Hence, other compounds such as chromophoric impurities and atmospheric oxygen are associated with the absorption at wavelength region above 300nm. Some previous researchers postulated that absorption towards longer wavelength is related to the formation charge transfer complexes (CTCs). Under the presence of oxygen, chromophoric impurities can absorb the solar radiation and leads to pre-oxidation process. Consequently, some CTCs will formed and cause the red shift in the polymeric absorption spectrum (Diepens and Gijsman, 2008).
Figure and show the relationship between the oxygen and the formation rate of the CTCs in the BPA-PC. When the BPA-PC films were placed in a reactor under different air pressure, the absorption spectrum for each pressure was recorded. A notable observation from both figures is the absorption is increased with increasing air pressure. In Figure, the absorption at 5 bar argon pressure is greatly reduced compared to 5 bar of air pressure. This phenomenon suggested that concentration of oxygen is responsible for the increased absorption above 280nm. On the other hand, the oxygen can form transient complexes between the BPA-PC, these labile complexes will enhance the photo oxidation by shifting the absorption into solar spectrum. Even though there is only small amount of CTCs absorb at sunlight spectrum, it is sufficient enough to trigger the photo-oxidation process. Another conclusion can be made is the formation rate of the CTCs is proportional to the oxygen concentration (Diepens and Gijsman, 2008).
Figure: Difference spectra of UV absorption spectra of undegraded BPA-PC at different air and 5 bar argon pressures with the UV absorption spectrum of BPA-PC at atmospheric pressure (Diepens and Gijsman, 2008).
Figure: UV absorption at 284 nm for different air pressures for undegraded BPA-PC (Diepens and Gijsman, 2008).
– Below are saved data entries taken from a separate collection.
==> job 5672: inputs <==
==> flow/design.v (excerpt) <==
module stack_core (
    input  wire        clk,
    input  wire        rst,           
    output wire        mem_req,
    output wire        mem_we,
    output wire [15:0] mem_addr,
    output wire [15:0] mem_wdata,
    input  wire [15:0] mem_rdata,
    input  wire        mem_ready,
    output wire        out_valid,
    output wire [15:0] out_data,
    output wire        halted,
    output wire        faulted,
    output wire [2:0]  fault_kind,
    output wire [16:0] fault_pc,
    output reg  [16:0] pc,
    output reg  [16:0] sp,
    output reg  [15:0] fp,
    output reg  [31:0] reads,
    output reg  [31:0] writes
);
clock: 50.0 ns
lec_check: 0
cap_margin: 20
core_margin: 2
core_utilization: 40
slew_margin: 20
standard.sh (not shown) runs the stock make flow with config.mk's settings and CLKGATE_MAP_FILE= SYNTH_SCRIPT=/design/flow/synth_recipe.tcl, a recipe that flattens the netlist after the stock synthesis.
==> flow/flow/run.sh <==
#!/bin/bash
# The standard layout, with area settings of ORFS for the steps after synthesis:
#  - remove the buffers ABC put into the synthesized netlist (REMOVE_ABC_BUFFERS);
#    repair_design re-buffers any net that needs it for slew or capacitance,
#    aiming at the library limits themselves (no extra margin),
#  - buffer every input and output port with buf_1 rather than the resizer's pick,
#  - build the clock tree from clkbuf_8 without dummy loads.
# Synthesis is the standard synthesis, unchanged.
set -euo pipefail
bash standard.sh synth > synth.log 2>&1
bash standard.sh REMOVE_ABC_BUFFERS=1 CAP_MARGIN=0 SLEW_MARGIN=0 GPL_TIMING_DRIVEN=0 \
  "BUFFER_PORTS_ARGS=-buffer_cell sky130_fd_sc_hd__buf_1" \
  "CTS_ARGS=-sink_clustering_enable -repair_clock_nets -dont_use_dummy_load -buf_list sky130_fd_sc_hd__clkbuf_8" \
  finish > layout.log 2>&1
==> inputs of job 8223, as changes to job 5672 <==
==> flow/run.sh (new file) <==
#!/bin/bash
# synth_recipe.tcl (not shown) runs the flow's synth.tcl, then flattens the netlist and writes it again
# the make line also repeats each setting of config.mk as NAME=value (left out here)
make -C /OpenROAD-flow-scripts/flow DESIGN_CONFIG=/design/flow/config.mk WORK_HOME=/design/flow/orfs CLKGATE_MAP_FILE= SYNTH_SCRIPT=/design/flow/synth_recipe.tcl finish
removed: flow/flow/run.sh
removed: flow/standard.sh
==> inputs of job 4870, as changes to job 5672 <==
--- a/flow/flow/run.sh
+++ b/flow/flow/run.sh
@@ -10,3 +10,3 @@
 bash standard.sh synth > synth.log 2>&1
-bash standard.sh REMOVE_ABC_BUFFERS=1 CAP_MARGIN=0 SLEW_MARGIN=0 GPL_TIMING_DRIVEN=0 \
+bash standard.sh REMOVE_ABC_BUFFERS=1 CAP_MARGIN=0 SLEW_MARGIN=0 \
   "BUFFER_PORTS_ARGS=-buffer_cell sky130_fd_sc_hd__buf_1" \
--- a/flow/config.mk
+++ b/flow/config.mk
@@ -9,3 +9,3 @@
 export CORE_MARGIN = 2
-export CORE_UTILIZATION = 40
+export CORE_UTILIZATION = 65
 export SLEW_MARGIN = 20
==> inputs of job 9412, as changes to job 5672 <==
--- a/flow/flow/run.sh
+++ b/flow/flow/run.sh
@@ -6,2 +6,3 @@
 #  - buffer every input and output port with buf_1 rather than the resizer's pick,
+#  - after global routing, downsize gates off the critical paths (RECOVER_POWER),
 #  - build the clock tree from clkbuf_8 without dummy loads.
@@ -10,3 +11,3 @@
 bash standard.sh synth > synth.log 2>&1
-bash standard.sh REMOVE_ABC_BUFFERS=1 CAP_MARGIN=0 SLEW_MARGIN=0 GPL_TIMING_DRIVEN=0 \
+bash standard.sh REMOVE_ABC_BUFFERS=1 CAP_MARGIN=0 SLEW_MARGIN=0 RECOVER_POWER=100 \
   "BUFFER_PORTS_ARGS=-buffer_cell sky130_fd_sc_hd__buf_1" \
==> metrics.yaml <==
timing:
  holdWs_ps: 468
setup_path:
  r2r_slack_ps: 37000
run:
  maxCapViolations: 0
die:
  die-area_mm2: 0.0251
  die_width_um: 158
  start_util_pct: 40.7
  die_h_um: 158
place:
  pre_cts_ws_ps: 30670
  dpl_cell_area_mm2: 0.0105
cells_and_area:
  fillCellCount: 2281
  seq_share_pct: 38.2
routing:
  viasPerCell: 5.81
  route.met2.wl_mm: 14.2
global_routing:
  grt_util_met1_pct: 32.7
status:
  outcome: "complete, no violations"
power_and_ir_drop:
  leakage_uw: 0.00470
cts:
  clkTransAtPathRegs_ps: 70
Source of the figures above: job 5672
Besides the formation of CTCs, high concentration of oxygen is able to quench the photo Fries rearrangement. According to Figure, the absorption band at 320nm increase faster at 5 bar of argon pressure and 1 bar of air pressure. A negative slope is obtained in Figure, this provides evidence that the formation rate of the phenylsalicyclate is decreased with increasing CTCs. Thus, atmospheric oxygen can act as photo- Fries quencher and promote the autocatalytic oxidation process in BPA-PC.
Figure: UV absorption at 320 nm for different air pressures against irradiation time with an irradiation wavelength of 250 nm (Diepens and Gijsman, 2008).
Figure: Influence of air and argon pressures on the slope of the absorbance at 320 nm against irradiation time with an irradiation wavelength of 250 nm (Diepens and Gijsman, 2008).
Various studies have indicated the oxygen play an important role in the predomination of the light degradation mechanism. Small amount of initiating radicals triggered by oxygen are capable of propagating the autocatalytic oxidation process. High oxygen level enhances the oxidation rate and quenches the photo-Fries reaction at the same time. As a result, photo-Fries reaction becomes less significant in the outdoor weathering of BPA-PC. These observations strongly confirmed the previous discussion whereby the photo-oxidation process is predominated in the BPA-PC (Diepens and Gijsman, 2008).